[Task inputs]

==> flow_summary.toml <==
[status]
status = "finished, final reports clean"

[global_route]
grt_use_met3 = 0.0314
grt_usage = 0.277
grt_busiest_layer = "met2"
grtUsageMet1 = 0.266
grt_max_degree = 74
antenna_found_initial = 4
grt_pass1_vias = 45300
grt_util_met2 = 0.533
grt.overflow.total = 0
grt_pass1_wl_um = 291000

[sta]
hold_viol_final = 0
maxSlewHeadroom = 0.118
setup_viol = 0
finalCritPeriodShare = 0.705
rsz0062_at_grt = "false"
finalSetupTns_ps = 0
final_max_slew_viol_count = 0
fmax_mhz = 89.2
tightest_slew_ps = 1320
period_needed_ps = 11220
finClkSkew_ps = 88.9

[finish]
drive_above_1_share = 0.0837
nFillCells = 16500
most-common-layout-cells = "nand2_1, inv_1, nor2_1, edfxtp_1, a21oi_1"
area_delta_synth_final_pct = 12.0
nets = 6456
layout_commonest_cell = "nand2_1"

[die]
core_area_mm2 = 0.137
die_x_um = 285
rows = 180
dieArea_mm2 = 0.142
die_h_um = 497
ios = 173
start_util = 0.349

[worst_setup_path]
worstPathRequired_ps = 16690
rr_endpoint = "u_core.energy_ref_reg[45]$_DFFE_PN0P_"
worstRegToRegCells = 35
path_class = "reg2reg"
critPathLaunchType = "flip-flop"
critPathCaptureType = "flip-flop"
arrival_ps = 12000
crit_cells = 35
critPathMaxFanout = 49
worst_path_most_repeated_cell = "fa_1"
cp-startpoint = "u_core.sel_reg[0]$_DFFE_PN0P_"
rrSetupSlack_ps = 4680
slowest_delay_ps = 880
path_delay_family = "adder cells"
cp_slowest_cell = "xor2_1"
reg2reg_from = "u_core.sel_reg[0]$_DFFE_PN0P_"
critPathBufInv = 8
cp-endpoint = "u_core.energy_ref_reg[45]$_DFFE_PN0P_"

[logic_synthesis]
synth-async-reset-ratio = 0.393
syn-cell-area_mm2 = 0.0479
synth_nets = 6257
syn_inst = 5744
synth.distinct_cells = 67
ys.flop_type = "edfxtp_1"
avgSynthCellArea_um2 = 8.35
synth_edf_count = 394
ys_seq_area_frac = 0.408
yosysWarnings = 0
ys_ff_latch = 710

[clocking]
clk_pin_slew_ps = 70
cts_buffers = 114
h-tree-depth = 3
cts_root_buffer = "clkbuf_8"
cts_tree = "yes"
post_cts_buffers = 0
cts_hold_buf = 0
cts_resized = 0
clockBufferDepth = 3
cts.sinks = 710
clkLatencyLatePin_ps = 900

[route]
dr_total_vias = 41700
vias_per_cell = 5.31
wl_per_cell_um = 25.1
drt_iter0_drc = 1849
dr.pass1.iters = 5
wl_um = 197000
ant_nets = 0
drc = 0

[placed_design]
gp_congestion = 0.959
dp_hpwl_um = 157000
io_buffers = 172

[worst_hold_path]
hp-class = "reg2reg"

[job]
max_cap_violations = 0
$ cat config.mk
export PLATFORM = sky130hd
export DESIGN_NAME = ote_front
export DESIGN_NICKNAME = d
export VERILOG_FILES = /design/src/sv/ote_pkg.sv /design/src/sv/ote_front.sv
export SDC_FILE = /design/constraint.sdc
export NUM_CORES = 1
export LEC_CHECK = 0
export ABC_AREA = 1
export BUFFER_PORTS_ARGS = -buffer_cell sky130_fd_sc_hd__buf_2
export CAP_MARGIN = 10
export CORE_AREA = 2 2 95 97
export CTS_BUF_LIST = sky130_fd_sc_hd__clkbuf_4 sky130_fd_sc_hd__clkbuf_8 sky130_fd_sc_hd__clkbuf_16
export CTS_CLUSTER_SIZE = 12
export DETAILED_ROUTE_END_ITERATION = 8
export DIE_AREA = 0 0 97 99
export MAX_ROUTING_LAYER = met4
export PLACE_DENSITY = 0.72
export SLEW_MARGIN = 20
export SYNTH_ARGS = -nofsm -noshare
export SYNTH_HDL_FRONTEND = slang
export SYNTH_SLANG_ARGS = --single-unit
$ cat constraint.sdc
create_clock -name clk -period 1.73 [get_ports clk]
set_input_delay 0.2595 -clock clk [delete_from_list [all_inputs] [get_ports clk]]
set_output_delay 0.2595 -clock clk [all_outputs]
set_load 0.01 [all_outputs]
$ cat src/sv/ote_pkg.sv
`timescale 1ns / 1ps

package ote_pkg;

	// Table geometry. The slot of an order is its id modulo the depth, so the
	// depth is a power of two and the slot is the low bits of the id.
	localparam int TABLE_DEPTH = 256;
	localparam int QTY_BITS    = 24;
	localparam int SLOT_BITS   = $clog2(TABLE_DEPTH);
	localparam int CNT_BITS    = $clog2(TABLE_DEPTH + 1);

	// Command queue between the front and the back; depth is a power of two.
	localparam int CMDQ_DEPTH    = 2;
	localparam int CMDQ_PTR_BITS = $clog2(CMDQ_DEPTH);
	localparam int CMDQ_CNT_BITS = $clog2(CMDQ_DEPTH + 1);

	// Operation codes on the request port.
	typedef enum logic [1:0] {
		OP_PLACE  = 2'd0,
		OP_CANCEL = 2'd1,
		OP_FILL   = 2'd2
	} op_t;

	// Status codes on the response port.
	typedef enum logic [2:0] {
		ST_PLACED     = 3'd0,
		ST_CANCELLED  = 3'd1,
		ST_PARTIAL    = 3'd2,
		ST_FILLED     = 3'd3,
		ST_NOT_FOUND  = 3'd4,
		ST_TABLE_FULL = 3'd5
	} status_t;

	// Command kinds after classification in the front.
	typedef enum logic [1:0] {
		K_PLACE  = 2'd0,
		K_CANCEL = 2'd1,
		K_FILL   = 2'd2,
		K_NONE   = 2'd3
	} cmd_kind_t;

	typedef struct packed {
		logic [1:0]          operation;
		logic                order_side;
		logic [31:0]         price_ticks;
		logic [QTY_BITS-1:0] order_quantity;
		logic [31:0]         target_id;
		logic [QTY_BITS-1:0] fill_amount;
	} order_in_t;

	typedef struct packed {
		logic [31:0]         result_id;
		logic [2:0]          status_code;
		logic [QTY_BITS-1:0] filled_total;
		logic [QTY_BITS-1:0] total_quantity;
		logic                any_active;
		logic                any_buy_active;
		logic                any_sell_active;
	} order_out_t;

	// Classified command: id is the new id for a place, else the target id.
	typedef struct packed {
		cmd_kind_t            kind;
		logic [SLOT_BITS-1:0] slot;
		logic [31:0]          id;
		logic                 side;
		logic [31:0]          price;
		logic [QTY_BITS-1:0]  qty;
		logic [QTY_BITS-1:0]  amount;
	} cmd_t;

	// Contents of one table slot.
	typedef struct packed {
		logic [31:0]         tag;
		logic                side;
		logic [31:0]         price;
		logic [QTY_BITS-1:0] quantity;
		logic [QTY_BITS-1:0] filled;
	} slot_entry_t;

endpackage

$ cat src/sv/ote_front.sv
`timescale 1ns / 1ps

module ote_front import ote_pkg::*; (
	input  logic      clk,
	input  logic      arst_n,
	input  logic      push,
	output logic      full,
	input  order_in_t request,
	output logic      cmd_push,
	output cmd_t      cmd,
	input  logic      cmd_full
);

	logic [31:0] id_q;
	logic        accept;

	// A transfer happens whenever the command queue has room.
	assign full   = cmd_full;
	assign accept = push && !cmd_full;
	assign cmd_push = accept;

	// Classify the request and resolve its slot.
	always_comb begin
		cmd.side   = request.order_side;
		cmd.price  = request.price_ticks;
		cmd.qty    = request.order_quantity;
		cmd.amount = request.fill_amount;
		cmd.id     = request.target_id;
		cmd.kind   = K_NONE;
		case (request.operation)
			OP_PLACE: begin
				cmd.kind = K_PLACE;
				cmd.id   = id_q;
			end
			OP_CANCEL: cmd.kind = K_CANCEL;
			OP_FILL:   cmd.kind = K_FILL;
			default:   cmd.kind = K_NONE;
		endcase
		cmd.slot = cmd.id[SLOT_BITS-1:0];
	end

	// Every accepted place consumes one id, even if its slot turns out busy.
	always_ff @(posedge clk or negedge arst_n) begin
		if (!arst_n) begin
			id_q <= '0;
		end else if (accept && request.operation == OP_PLACE) begin
			id_q <= id_q + 32'd1;
		end
	end

endmodule
===== src/sv/ote_cmd_queue.sv =====
`timescale 1ns / 1ps

module ote_cmd_queue import ote_pkg::*; (
	input  logic clk,
	input  logic arst_n,
	input  logic wr_en,
	input  cmd_t wr_cmd,
	output logic q_full,
	output logic rd_valid,
	output cmd_t rd_cmd,
	input  logic rd_en
);

	cmd_t                     entry_q [CMDQ_DEPTH];
	logic [CMDQ_PTR_BITS-1:0] wr_ptr_q;
	logic [CMDQ_PTR_BITS-1:0] rd_ptr_q;
	logic [CMDQ_CNT_BITS-1:0] count_q;
	logic                     do_wr;
	logic                     do_rd;

	assign q_full   = (count_q == CMDQ_CNT_BITS'(CMDQ_DEPTH));
	assign rd_valid = (count_q != '0);
	assign rd_cmd   = entry_q[rd_ptr_q];
	assign do_wr    = wr_en && !q_full;
	assign do_rd    = rd_en && rd_valid;

	// Entry storage.
	always_ff @(posedge clk) begin
		if (do_wr) begin
			entry_q[wr_ptr_q] <= wr_cmd;
		end
	end

	// Pointers and fill level.
	always_ff @(posedge clk or negedge arst_n) begin
		if (!arst_n) begin
			wr_ptr_q <= '0;
			rd_ptr_q <= '0;
			count_q  <= '0;
		end else begin
			if (do_wr) begin
				wr_ptr_q <= wr_ptr_q + CMDQ_PTR_BITS'(1);
			end
			if (do_rd) begin
				rd_ptr_q <= rd_ptr_q + CMDQ_PTR_BITS'(1);
			end
			if (do_wr && !do_rd) begin
				count_q <= count_q + CMDQ_CNT_BITS'(1);
			end else if (do_rd && !do_wr) begin
				count_q <= count_q - CMDQ_CNT_BITS'(1);
			end
		end
	end

endmodule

[/Task inputs]

Task details:
Using the listing above, return word for word each line from the one that has "post_cts_buffers = 0" through the one that has "wl_um = 197000", and no line outside that range.

Task answer:
post_cts_buffers = 0
cts_hold_buf = 0
cts_resized = 0
clockBufferDepth = 3
cts.sinks = 710
clkLatencyLatePin_ps = 900

[route]
dr_total_vias = 41700
vias_per_cell = 5.31
wl_per_cell_um = 25.1
drt_iter0_drc = 1849
dr.pass1.iters = 5
wl_um = 197000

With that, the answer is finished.